Kevin Martens Wong Zhi Qiang
Tuan Raja Naga Ultramar Kevin Martens Wong Zhi Qiang is the 13th Kabesa or Indigenous Chief of the Kristang people of Singapore and Southeast Asia, the Merlionsman and Dreamtiger of the Republic of Singapore, and the Makaravedra Hierosa or Dragon Reborn of the Holocene in the Roda Mundansa or Kristang Deep Time/cosmological cycle. He is a National University of Singapore Research Scholar completing his doctoral dissertation on a decolonial grammar of Kristang, and is also a creole/Indigenous science fiction and fantasy novelist, poet, playwright and performance artist in Kristang and English. His first novel, Altered Straits, was longlisted for the inaugural Epigram Books Fiction Prize, and his short story ‘Nus Nubu Sta Prendeh Sunyeskah / We Are Learning to Dreamfish Again’ was one of four top prize winners in the inaugural Unearthodox Regenerative Futures international writing competition.

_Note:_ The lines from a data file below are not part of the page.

### src/rtl/pad_ctrl_pkg.sv
// Shared encodings and constants for the zero-padding row-buffer sequencer.
// Slot indices are always 0..2; the three row slots are used as a circular buffer.
package pad_ctrl_pkg;

    localparam int DEFAULT_IMG_W = 416;
    localparam int DEFAULT_IMG_H = 416;

    // Top-level sequencer states
    localparam logic [2:0] ST_IDLE = 3'd0;
    localparam logic [2:0] ST_CLR  = 3'd1;
    localparam logic [2:0] ST_LOAD = 3'd2;
    localparam logic [2:0] ST_WIN  = 3'd3;
    localparam logic [2:0] ST_DONE = 3'd4;

    // Column phases inside one LOAD row
    localparam logic [1:0] PH_LEFT  = 2'd0;
    localparam logic [1:0] PH_BODY  = 2'd1;
    localparam logic [1:0] PH_RIGHT = 2'd2;

    typedef logic [1:0] slot_t;

    // Next slot in the 0 -> 1 -> 2 -> 0 ring.
    function automatic slot_t slot_inc(input slot_t s);
        return (s == 2'd2) ? 2'd0 : s + 2'd1;
    endfunction

endpackage
## src/rtl/vector_writeback_sequencer.sv

```systemverilog
// Write-back sequencer: drains one captured vector result into the register file
// in LANES-wide beats, applying vl tail handling and the optional execution mask.
module vector_writeback_sequencer #(
  parameter int VECTOR_MASK_LENGTH   = 8,
  parameter int ELEMENT_WIDTH        = 32,
  parameter int LANES                = 2,
  parameter int REGISTER_INDEX_WIDTH = 5,
  parameter int TAIL_AGNOSTIC        = 0
) (
  input  logic                                        clock,
  input  logic                                        reset,
  input  logic                                        request_valid,
  output logic                                        request_ready,
  input  logic [REGISTER_INDEX_WIDTH-1:0]             request_destination,
  input  logic [$clog2(VECTOR_MASK_LENGTH):0]         request_vector_length,
  input  logic                                        request_mask_enable,
  input  logic [VECTOR_MASK_LENGTH-1:0]               request_mask,
  input  logic [VECTOR_MASK_LENGTH*ELEMENT_WIDTH-1:0] request_data,
  output logic                                        write_valid,
  input  logic                                        write_ready,
  output logic [REGISTER_INDEX_WIDTH-1:0]             write_destination,
  output logic [((VECTOR_MASK_LENGTH/LANES) > 1 ? $clog2(VECTOR_MASK_LENGTH/LANES) : 1)-1:0] write_beat_index,
  output logic [LANES*ELEMENT_WIDTH-1:0]              write_data,
  output logic [LANES-1:0]                            write_element_enable,
  output logic                                        complete_valid,
  output logic [REGISTER_INDEX_WIDTH-1:0]             complete_destination
);

  localparam int VL_W   = $clog2(VECTOR_MASK_LENGTH) + 1;
  localparam int BEATS  = VECTOR_MASK_LENGTH / LANES;
  localparam int BEAT_W = (BEATS > 1) ? $clog2(BEATS) : 1;
  localparam int EW     = ELEMENT_WIDTH;

  typedef enum logic [1:0] {
    S_IDLE,
    S_WRITE,
    S_COMPLETE
  } state_t;

  state_t                                r_state;
  state_t                                w_next_state;
  logic [BEAT_W-1:0]                     r_beat;
  logic [REGISTER_INDEX_WIDTH-1:0]       r_dest;
  logic [VL_W-1:0]                       r_vl;
  logic                                  r_mask_en;
  logic [VECTOR_MASK_LENGTH-1:0]         r_mask;
  logic [VECTOR_MASK_LENGTH*EW-1:0]      r_data;
  logic [BEAT_W-1:0]                     w_last_beat;
  logic                                  w_is_last;
  logic                                  w_accept;
  logic [VL_W-1:0]                       w_req_vl;
  logic [LANES*EW-1:0]                   w_lane_data;
  logic [LANES-1:0]                      w_lane_en;

  function automatic logic [VL_W-1:0] clamp_vl(input logic [VL_W-1:0] vl);
    if (vl > VL_W'(VECTOR_MASK_LENGTH)) begin
      return VL_W'(VECTOR_MASK_LENGTH);
    end
    return vl;
  endfunction

  function automatic int elem_index(input logic [BEAT_W-1:0] beat, input int lane);
    return int'(beat) * LANES + lane;
  endfunction

  assign w_accept = (r_state == S_IDLE) && request_valid;
  assign w_req_vl = clamp_vl(request_vector_length);

  // Tail-undisturbed stops at the last beat holding a body element.
  always_comb begin
    if (TAIL_AGNOSTIC != 0) begin
      w_last_beat = BEAT_W'(BEATS - 1);
    end else begin
      w_last_beat = BEAT_W'((int'(r_vl) + LANES - 1) / LANES - 1);
    end
  end

  assign w_is_last = (r_beat == w_last_beat);

  always_comb begin
    w_next_state = r_state;
    case (r_state)
      S_IDLE: begin
        if (request_valid) begin
          if ((w_req_vl == '0) && (TAIL_AGNOSTIC == 0)) begin
            w_next_state = S_COMPLETE;
          end else begin
            w_next_state = S_WRITE;
          end
        end
      end
      S_WRITE: begin
        if (write_ready && w_is_last) begin
          w_next_state = S_COMPLETE;
        end
      end
      S_COMPLETE: w_next_state = S_IDLE;
      default:    w_next_state = S_IDLE;
    endcase
  end

  always_ff @(posedge clock) begin
    if (reset) begin
      r_state <= S_IDLE;
      r_beat  <= '0;
    end else begin
      r_state <= w_next_state;
      if (w_accept) begin
        r_beat <= '0;
      end else if ((r_state == S_WRITE) && write_ready && !w_is_last) begin
        r_beat <= r_beat + BEAT_W'(1);
      end
    end
  end

  // Captured result fields; only meaningful while the FSM is out of IDLE.
  always_ff @(posedge clock) begin
    if (w_accept) begin
      r_dest    <= request_destination;
      r_vl      <= w_req_vl;
      r_mask_en <= request_mask_enable;
      r_mask    <= request_mask;
      r_data    <= request_data;
    end
  end

  always_comb begin
    w_lane_data = '0;
    w_lane_en   = '0;
    if (r_state == S_WRITE) begin
      for (int j = 0; j < LANES; j++) begin
        if (elem_index(r_beat, j) >= int'(r_vl)) begin
          if (TAIL_AGNOSTIC != 0) begin
            w_lane_en[j]            = 1'b1;
            w_lane_data[j*EW +: EW] = '1;
          end
        end else if (!r_mask_en || r_mask[elem_index(r_beat, j)]) begin
          w_lane_en[j]            = 1'b1;
          w_lane_data[j*EW +: EW] = r_data[elem_index(r_beat, j)*EW +: EW];
        end
      end
    end
  end

  assign request_ready        = (r_state == S_IDLE);
  assign write_valid          = (r_state == S_WRITE);
  assign write_destination    = (r_state == S_WRITE) ? r_dest : '0;
  assign write_beat_index     = (r_state == S_WRITE) ? r_beat : '0;
  assign write_data           = w_lane_data;
  assign write_element_enable = w_lane_en;
  assign complete_valid       = (r_state == S_COMPLETE);
  assign complete_destination = (r_state == S_COMPLETE) ? r_dest : '0;

endmodule

```

## config.mk

```make
export PLATFORM = sky130hd
export DESIGN_NAME = vector_writeback_sequencer
export DESIGN_NICKNAME = d
export VERILOG_FILES = /design/src/rtl/vector_writeback_sequencer.sv
export SDC_FILE = /design/constraint.sdc
export NUM_CORES = 1
export LEC_CHECK = 0
export CORE_UTILIZATION = 42
export DETAILED_ROUTE_END_ITERATION = 16
export MAX_ROUTING_LAYER = met4
export PLACE_DENSITY = 0.87
export REMOVE_ABC_BUFFERS = 1
export SYNTH_ARGS = -nofsm -noshare
export SYNTH_HDL_FRONTEND = slang
export SYNTH_SLANG_ARGS = --single-unit
```

## constraint.sdc

```tcl
create_clock -name clock -period 11.3 [get_ports clock]
set_input_delay 2.26 -clock clock [delete_from_list [all_inputs] [get_ports clock]]
set_output_delay 2.26 -clock clock [all_outputs]
set_load 0.03 [all_outputs]
```

==> reports/qor.yml, run 1 <==
floorplanning:
  die_y_um: 163
  core.rowCount: 58
  start_util_pct: 43.1
  die-area_um2: 26600
  die_x_um: 163
  ios: 359
  core_um2: 25300
routing:
  drc_errors: 0
  wirelength_mm: 25.3
  vias: 6093
  drt_iter0_drc: 456
  antenna_left: 0
  viasPerCell: 4.99
  dr.pass1.iters: 4
  wl_per_cell_um: 20.8
cells_and_area:
  drive_gt1_share_pct: 15.9
  regArea_um2: 8320
  layout.nets: 1150
  final_cells: 1220
  final_common_cell: "clkdlybuf4s50_1"
  fillers: 1716
  area_growth_pct: 44.6
  multi_input_area_um2: 2430
  layout_common_cells: "358 x clkdlybuf4s50_1, 274 x edfxtp_1, 62 x mux4_2"
place:
  hpwlAfterDp_mm: 17.5
  dp.cells: 1165
  place.gp.congestion: 0.817
  dp_slack_ps: 5980
  io_buffers: 358
clocking:
  post_cts_buffers: 0
  path_clk_slew_ps: 60
  clk_latency_ps: 540
  clockRootBuffer: "clkbuf_16"
  cts-htree-levels: 1
  post_cts_resized: 0
  cts_tree: "built"
  clock_path_buffers: 3
  numCtsBuffers: 31
  cts.sinks: 278
  hold_buffers: 0
logic_synthesis:
  async_flop_share_pct: 0
  synth.yosys.seq_area_share_pct: 76.2
  syn_avg_cell_area_um2: 22.0
  synth-seq-cells: 278
  netlist_area_um2: 10900
  synth_edf_count: 274
  syn_inst: 495
  synthFlopType: "edfxtp_1"
  yosys_warnings: 0
  synth.distinct_cells: 41
global_routing:
  antenna_found_initial: 0
  overflow: 0
  grt_max_degree: 174
  grt_pass1_vias: 6510
  grt_use_total_pct: 19.4
  grt_pass1_wl_mm: 37.0
critical_path:
  cp-end-kind: "output port"
  path_max_fanout: 40
  worstPathRequired_ps: 9040
  path_class: "flop to output port"
  cp.arrival_ps: 3510
  reg2reg_slack_ps: 8780
  cp-start-kind: "flop"
power_and_ir_drop:
  irDropWorstVdd_mv: 0.140
  power_density_nw_per_um2: 163
  power_leakage_nw: 5.26
sta:
  post-route-period-util_pct: 51.0
  worst_slack_ps: 5530
  clock.fmax_mhz: 173
  min_period_ps: 5770
  setup_viol: 0
  hold_viol_final: 0
  drv_slew: 0
  finClkSkew_ps: 7.98
  grt_setup_unrepaired: "false"
  fin_tns_setup_ps: 0
  tightest_slew_ps: 967
  slew-limit-headroom_pct: 35.5
outcome:
  status: "finished clean"
job:
  drv_cap: 0
min_path:
  hp-class: "flop to flop"
[cell type report]
class	instances	share of cell area, %
Antenna cell	1	0.0159
Sequential cell	278	52.7
Clock buffer	38	5.09
Clock inverter	16	0.984
Timing Repair Buffer	364	23.1
Tap cell	330	2.62
Multi-Input combinational cell	189	15.4
Inverter	4	0.0952
[registers in the layout, indices dropped and copies added, names as in the netlist]
name,count
r_data,256
r_mask,8
r_dest,5
r_vl,4
r_beat,2
r_state,2
r_mask_en,1
[per-stage QoR]
| step | hold WS [ps] | cell area, µm² | util, % | total power, mW |
|---|---|---|---|---|
| after floorplan | 547 | 10800 | - | 1.47 |
| after global placement | 590 | 14800 | 58.5 | 1.63 |
| after detailed placement | 595 | 14800 | 58.5 | 1.64 |
| after CTS | 607 | 15800 | 62.3 | 2.59 |
| after global routing | 649 | 15800 | 62.3 | 2.65 |
| final | 607 | 15800 | 62.3 | 2.57 |
[Yosys cell counts (4+ instances only)]
master    number  area, µm²
clkbuf_1       5       18.8
nor2b_1        7       43.8
and2_1        48        300
buf_2         13       65.1
dfxtp_1        4       80.1
buf_6          4       45.0
mux4_2        62       1400
mux4_1         4        105
and2_4        28        245
edfxtp_1     274       8230
nor2_1         4       15.0
[metal layers]
layer	GRT usage (%)	share of wire (%)
met3	5.49	9.5
met5	-	0
met2	32.7	50
met4	6.16	2.9
met1	22.4	37
[cell families after synthesis]
group | after synthesis | share of synthesized area (%)
buffers and inverters | 28 | 1.57
AO/OA/AOI/OAI | 10 | 0.803
AND/OR/NAND/NOR | 105 | 6.84
flip-flops | 278 | 76.2
XOR/XNOR | 4 | 0.321
multiplexers | 66 | 13.8
adder cells (fa/ha/maj) | 4 | 0.528
[power breakdown]
group	leakage, nW	total, mW	switching [mW]	internal (mW)
clock	0.451	0.953	0.387	0.566
sequential	2.65	1.26	0.0308	1.23
combinational	2.16	0.356	0.156	0.200
total	5.26	2.57	0.574	1.99
[critical path, stage by stage (launching register included)]
cell             delay (ps)
dfxtp_4                 780
buf_4                   750
mux4_1                  630
and2_4                  170
clkdlybuf4s50_1         590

Souzatya Dutta & Afrin Taj
Souzatya Dutta is currently a Master of Arts (Politics & International Relations) student at the Pondicherry University, India. His area of research extends to postcolonial theory, feminist political theory, intersectionality, subaltern studies, strategic studies and global politics. His most recent research aims to assess how South Asian literary and political practices refigure feminist discourses of global significance, employing interdisciplinary methods and undertaking close textual reading.
Dr. Alankar Kaushik
Dr. Alankar Kaushik, faculty member at the Department of Journalism and Mass Communication at EFL University, Shillong Campus, has spent more than a decade immersed in the fields of Communication and Social Change. His research passion lies in Participatory and Community Media, with a focus on amplifying the voices of marginalized groups through creative media tools. Between 2012 and 2019, he collaborated with UNICEF on transformative participatory media projects across Assam and Meghalaya, empowering economically disadvantaged children to share their stories and advocate for their rights. One of his notable initiatives, Children in Media Experiments (CHIME), introduced in Meghalaya, encouraged young voices to engage with participatory videos.
In 2023, Alankar concluded an ICSSR-funded major research project examining the vibrant landscape of regional language media in Northeast India and in 2024, he concluded another participatory video project, "Registering People’s Voice through Participatory Video in Assam," which gives a platform to flood-affected communities in Assam, and a research project on “Covid-19 and Internal Migration in Eastern Assam,” commissioned by the IATSS Forum, Japan. His recent publication, a co-edited book Narratives and New Voices from India: Cases of Community Development for Social Change (Springer, 2022), offers an in-depth look at community-driven development in India. In 2025, he co-edited a book with Pallavi Devi titled "The Paradoxes of Free Speech: Challenges and Controversies in Contemporary India" published by Routledge.